Dataset entries
——

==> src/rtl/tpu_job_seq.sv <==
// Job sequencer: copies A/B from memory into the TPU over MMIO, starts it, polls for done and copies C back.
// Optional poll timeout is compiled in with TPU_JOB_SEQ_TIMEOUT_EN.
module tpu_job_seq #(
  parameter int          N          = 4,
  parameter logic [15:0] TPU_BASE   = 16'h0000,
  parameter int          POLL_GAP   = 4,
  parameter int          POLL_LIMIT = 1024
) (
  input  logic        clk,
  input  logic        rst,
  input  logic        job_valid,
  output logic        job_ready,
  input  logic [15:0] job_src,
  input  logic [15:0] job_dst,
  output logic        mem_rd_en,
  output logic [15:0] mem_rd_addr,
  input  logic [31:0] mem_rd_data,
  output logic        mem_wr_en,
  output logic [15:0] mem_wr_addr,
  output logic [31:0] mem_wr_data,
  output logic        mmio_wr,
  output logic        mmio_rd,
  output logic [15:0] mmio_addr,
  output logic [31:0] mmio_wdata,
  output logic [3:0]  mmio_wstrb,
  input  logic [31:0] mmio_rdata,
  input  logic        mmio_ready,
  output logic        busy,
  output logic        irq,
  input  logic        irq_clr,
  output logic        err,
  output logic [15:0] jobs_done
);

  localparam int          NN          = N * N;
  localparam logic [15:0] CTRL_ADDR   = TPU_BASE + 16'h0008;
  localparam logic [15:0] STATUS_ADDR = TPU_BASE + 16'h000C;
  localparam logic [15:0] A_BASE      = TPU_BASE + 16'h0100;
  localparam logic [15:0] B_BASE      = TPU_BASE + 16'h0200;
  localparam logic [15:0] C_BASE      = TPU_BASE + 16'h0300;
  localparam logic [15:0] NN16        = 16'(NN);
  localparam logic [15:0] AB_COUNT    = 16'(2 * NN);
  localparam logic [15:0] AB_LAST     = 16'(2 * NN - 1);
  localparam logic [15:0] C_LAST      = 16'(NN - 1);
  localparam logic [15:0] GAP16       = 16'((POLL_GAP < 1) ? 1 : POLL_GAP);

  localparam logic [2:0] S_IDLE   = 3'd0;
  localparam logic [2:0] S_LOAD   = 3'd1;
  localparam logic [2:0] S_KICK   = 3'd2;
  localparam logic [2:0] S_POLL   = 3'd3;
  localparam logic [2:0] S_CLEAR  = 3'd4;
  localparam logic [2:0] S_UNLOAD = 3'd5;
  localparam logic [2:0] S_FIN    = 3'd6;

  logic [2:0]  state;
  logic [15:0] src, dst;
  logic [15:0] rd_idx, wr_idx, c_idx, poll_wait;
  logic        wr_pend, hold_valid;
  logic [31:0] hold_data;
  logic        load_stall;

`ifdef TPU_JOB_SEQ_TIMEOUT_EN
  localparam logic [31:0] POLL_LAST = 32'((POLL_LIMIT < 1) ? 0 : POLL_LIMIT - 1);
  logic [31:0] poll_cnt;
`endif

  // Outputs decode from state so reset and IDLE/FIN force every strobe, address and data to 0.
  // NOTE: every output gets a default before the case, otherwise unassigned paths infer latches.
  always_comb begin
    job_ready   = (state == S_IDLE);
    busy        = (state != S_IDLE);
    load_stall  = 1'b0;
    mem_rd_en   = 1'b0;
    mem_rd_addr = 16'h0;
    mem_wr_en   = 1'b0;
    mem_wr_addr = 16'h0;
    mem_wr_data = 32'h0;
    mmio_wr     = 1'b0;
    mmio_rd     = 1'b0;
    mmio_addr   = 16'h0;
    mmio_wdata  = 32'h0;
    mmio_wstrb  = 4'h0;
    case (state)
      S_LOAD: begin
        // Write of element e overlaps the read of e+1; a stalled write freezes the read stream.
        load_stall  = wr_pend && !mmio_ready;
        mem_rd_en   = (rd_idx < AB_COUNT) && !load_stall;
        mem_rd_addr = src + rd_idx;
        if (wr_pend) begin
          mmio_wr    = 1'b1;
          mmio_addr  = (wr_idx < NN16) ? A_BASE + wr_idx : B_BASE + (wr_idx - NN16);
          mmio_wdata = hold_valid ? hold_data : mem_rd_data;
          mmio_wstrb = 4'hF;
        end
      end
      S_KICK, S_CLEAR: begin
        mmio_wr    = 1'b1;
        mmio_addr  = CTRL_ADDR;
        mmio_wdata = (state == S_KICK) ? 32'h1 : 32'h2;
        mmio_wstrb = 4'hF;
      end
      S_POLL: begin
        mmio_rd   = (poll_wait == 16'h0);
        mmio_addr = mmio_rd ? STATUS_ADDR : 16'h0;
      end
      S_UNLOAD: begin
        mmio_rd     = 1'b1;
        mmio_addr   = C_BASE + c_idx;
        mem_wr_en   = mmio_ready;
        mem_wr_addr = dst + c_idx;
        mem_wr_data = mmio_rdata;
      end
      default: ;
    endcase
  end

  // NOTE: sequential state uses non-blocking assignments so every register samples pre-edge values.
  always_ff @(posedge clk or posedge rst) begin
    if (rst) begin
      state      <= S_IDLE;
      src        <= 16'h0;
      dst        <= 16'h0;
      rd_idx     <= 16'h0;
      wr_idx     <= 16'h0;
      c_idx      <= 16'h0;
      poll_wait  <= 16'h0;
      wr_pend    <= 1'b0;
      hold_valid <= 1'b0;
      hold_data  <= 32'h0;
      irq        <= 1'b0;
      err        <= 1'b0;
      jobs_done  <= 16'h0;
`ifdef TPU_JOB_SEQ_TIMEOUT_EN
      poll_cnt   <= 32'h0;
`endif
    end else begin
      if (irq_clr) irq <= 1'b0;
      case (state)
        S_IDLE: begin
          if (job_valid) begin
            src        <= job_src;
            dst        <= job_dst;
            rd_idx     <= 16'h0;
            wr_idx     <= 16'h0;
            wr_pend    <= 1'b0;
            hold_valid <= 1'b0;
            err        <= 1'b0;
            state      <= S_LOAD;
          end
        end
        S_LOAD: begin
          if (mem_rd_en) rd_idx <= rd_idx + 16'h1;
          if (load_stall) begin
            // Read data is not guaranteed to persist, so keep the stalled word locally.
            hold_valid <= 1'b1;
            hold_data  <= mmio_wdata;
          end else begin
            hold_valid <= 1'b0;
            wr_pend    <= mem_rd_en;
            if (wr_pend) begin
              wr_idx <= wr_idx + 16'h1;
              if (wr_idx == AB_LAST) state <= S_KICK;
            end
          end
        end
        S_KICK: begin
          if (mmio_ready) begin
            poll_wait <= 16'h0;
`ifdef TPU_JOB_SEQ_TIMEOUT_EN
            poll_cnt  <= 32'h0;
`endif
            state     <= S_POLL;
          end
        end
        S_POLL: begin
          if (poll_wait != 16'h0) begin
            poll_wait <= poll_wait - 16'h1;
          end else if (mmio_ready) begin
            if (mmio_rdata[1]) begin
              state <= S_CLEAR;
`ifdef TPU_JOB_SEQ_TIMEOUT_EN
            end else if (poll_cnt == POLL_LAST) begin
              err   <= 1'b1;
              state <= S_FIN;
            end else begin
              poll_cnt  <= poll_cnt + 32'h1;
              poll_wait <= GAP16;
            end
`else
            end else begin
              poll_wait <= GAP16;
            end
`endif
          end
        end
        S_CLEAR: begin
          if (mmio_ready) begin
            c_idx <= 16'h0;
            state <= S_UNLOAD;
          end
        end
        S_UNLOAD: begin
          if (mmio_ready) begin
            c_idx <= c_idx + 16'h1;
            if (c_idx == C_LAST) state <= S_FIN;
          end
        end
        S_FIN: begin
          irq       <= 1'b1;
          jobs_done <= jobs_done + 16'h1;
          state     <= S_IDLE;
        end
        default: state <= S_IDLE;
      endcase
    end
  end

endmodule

——

__EXERCISE PROMPT__
I'd like an exact copy of the lines above, from the very first one through the line that contains "localparam logic [15:0] B_BASE", with nothing else added.

__SOLVED EXERCISE__
==> src/rtl/tpu_job_seq.sv <==
// Job sequencer: copies A/B from memory into the TPU over MMIO, starts it, polls for done and copies C back.
// Optional poll timeout is compiled in with TPU_JOB_SEQ_TIMEOUT_EN.
module tpu_job_seq #(
  parameter int          N          = 4,
  parameter logic [15:0] TPU_BASE   = 16'h0000,
  parameter int          POLL_GAP   = 4,
  parameter int          POLL_LIMIT = 1024
) (
  input  logic        clk,
  input  logic        rst,
  input  logic        job_valid,
  output logic        job_ready,
  input  logic [15:0] job_src,
  input  logic [15:0] job_dst,
  output logic        mem_rd_en,
  output logic [15:0] mem_rd_addr,
  input  logic [31:0] mem_rd_data,
  output logic        mem_wr_en,
  output logic [15:0] mem_wr_addr,
  output logic [31:0] mem_wr_data,
  output logic        mmio_wr,
  output logic        mmio_rd,
  output logic [15:0] mmio_addr,
  output logic [31:0] mmio_wdata,
  output logic [3:0]  mmio_wstrb,
  input  logic [31:0] mmio_rdata,
  input  logic        mmio_ready,
  output logic        busy,
  output logic        irq,
  input  logic        irq_clr,
  output logic        err,
  output logic [15:0] jobs_done
);

  localparam int          NN          = N * N;
  localparam logic [15:0] CTRL_ADDR   = TPU_BASE + 16'h0008;
  localparam logic [15:0] STATUS_ADDR = TPU_BASE + 16'h000C;
  localparam logic [15:0] A_BASE      = TPU_BASE + 16'h0100;
  localparam logic [15:0] B_BASE      = TPU_BASE + 16'h0200;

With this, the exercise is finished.